Early entry is definitely an advantage in the product placement industry as we found that,

regardless of size, the companies that are most active (and most successful) in Hollywood are those

that thought about it first and established relationships early on:

C5: “Fortunately we developed a good relationship a couple of years ago before they thought about it…I really have a good relationship with them (the studios). That's what is really necessary, because while they don't have control of their director...they do have control over which brand of product they place in their movie. It's all about who you know.” C4: “the production houses themselves are probably starting to look for perhaps a little bit more of a closer relationship, sort of more hand in hand.”

The focus of relationships is accentuated by the nature of the Hollywood business and we

were often reminded that “Hollywood is one of those relationship-type of industries” (C1)

C4: “This is a town based upon relationships. I think you need to physically be here, to be honest with you, to cultivate those relationships and to derive the benefits from them.”

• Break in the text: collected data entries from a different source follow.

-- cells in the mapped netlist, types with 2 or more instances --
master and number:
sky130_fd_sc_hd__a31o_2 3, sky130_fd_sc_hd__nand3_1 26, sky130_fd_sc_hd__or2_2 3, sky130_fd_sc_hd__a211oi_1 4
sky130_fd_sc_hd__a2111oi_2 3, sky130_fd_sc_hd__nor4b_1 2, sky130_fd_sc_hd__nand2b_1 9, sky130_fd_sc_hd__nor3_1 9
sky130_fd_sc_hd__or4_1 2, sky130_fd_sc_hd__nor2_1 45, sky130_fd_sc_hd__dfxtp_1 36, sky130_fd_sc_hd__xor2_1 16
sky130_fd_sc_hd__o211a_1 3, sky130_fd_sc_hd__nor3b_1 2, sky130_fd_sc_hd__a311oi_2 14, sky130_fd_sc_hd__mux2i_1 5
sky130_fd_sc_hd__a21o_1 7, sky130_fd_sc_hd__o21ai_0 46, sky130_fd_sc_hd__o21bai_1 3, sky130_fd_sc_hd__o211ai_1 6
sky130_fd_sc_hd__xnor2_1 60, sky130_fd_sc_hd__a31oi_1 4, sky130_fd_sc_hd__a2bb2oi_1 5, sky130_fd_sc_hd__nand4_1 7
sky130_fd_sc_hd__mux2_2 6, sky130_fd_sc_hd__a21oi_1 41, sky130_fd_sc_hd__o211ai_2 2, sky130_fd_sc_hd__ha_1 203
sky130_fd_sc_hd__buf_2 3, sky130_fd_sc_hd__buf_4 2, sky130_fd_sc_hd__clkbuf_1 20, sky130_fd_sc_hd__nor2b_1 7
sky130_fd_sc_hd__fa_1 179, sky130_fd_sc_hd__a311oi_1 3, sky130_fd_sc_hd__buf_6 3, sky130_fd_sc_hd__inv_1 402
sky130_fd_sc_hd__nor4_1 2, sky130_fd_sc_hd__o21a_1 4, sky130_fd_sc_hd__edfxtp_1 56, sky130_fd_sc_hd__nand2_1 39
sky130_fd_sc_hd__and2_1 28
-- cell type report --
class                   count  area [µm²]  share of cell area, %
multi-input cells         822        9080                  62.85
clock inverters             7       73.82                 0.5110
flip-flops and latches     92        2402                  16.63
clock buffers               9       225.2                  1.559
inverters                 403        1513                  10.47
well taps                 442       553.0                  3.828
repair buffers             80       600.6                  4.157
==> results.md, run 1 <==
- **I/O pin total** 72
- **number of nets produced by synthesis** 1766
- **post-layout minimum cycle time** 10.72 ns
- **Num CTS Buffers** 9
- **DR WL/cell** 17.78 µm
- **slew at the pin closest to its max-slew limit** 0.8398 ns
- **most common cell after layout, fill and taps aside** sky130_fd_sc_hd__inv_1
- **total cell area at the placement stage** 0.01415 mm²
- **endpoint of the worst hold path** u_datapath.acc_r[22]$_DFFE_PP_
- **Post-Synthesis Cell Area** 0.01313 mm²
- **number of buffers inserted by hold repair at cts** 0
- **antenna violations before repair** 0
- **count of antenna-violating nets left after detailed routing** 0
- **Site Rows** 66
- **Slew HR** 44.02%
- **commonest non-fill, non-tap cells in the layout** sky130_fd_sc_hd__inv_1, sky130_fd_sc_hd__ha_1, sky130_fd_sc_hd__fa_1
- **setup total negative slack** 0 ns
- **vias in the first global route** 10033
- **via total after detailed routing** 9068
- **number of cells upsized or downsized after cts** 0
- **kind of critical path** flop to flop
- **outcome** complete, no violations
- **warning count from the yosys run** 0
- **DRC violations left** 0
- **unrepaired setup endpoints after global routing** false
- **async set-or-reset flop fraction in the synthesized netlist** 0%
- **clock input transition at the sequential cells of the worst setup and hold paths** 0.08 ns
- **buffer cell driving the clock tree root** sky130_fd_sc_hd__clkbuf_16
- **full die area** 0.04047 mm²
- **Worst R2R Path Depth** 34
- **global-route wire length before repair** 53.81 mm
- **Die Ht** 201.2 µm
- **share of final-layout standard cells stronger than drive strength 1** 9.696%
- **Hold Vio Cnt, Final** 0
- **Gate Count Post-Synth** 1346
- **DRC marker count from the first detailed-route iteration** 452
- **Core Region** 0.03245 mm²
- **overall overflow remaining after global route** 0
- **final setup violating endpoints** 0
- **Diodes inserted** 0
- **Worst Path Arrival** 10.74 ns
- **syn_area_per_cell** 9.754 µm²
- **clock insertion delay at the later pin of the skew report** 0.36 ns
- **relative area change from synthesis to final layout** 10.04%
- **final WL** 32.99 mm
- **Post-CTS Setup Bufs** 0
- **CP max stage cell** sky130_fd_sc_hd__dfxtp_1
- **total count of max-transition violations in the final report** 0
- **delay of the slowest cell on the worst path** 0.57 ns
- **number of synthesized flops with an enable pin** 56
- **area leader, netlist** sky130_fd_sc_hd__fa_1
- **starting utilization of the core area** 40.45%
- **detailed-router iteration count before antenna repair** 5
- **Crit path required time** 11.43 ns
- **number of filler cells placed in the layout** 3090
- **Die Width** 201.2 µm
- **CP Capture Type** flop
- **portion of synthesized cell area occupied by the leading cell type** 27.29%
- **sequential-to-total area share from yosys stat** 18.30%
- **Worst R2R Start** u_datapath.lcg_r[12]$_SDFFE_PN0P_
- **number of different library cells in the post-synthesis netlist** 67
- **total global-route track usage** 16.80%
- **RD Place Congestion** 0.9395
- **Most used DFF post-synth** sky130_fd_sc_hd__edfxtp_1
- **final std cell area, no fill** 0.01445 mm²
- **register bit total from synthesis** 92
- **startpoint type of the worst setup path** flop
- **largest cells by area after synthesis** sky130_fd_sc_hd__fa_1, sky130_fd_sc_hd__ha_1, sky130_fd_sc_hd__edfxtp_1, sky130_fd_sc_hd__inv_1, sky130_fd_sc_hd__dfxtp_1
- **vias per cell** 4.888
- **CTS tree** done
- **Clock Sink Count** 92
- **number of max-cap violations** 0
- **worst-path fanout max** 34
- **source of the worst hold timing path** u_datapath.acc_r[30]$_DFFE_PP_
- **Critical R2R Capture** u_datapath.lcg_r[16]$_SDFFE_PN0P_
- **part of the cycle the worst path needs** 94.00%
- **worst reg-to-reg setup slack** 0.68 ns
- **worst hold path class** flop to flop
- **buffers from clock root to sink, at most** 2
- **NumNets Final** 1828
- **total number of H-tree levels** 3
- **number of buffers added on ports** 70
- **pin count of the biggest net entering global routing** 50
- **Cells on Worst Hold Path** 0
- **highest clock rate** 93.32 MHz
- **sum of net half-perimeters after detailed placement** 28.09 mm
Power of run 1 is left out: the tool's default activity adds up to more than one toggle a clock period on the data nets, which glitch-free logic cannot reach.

Los Angeles-based agents and clients expressed the benefits of being in the “in-crowd,” of

the rather shielded and somewhat restricted entertainment world. Members of the in-crowd like to

name-drop, throw “invitation-only” cocktail parties, and/or entertain on private yachts. This

exchange is as much driven by their own ego gratification as by business motives. The dynamics of

the industry are described rather well in the following quote:

C4: “I wanted to proactively go out there and cultivate relationships with different folks from all levels, whether it be celebrity talent, whether it be producers, writers, property masters, etc. Sort of covering all gamuts of the business. We have been able to forge relationships with many of these people by the sheer ability to sort of be here in town. (…) We’ve been able to forge these relationships with people, so that it’s not just about writing a check to be a part of something. We’re getting invited because of who we are and how we treat people, not because we have a lot of money in the bank account. We’re being asked to participate and being given opportunities because we’ve been good to people. Because we’ve been generous with people and because they respect us and we respect them. It’s a very give and take relationship.”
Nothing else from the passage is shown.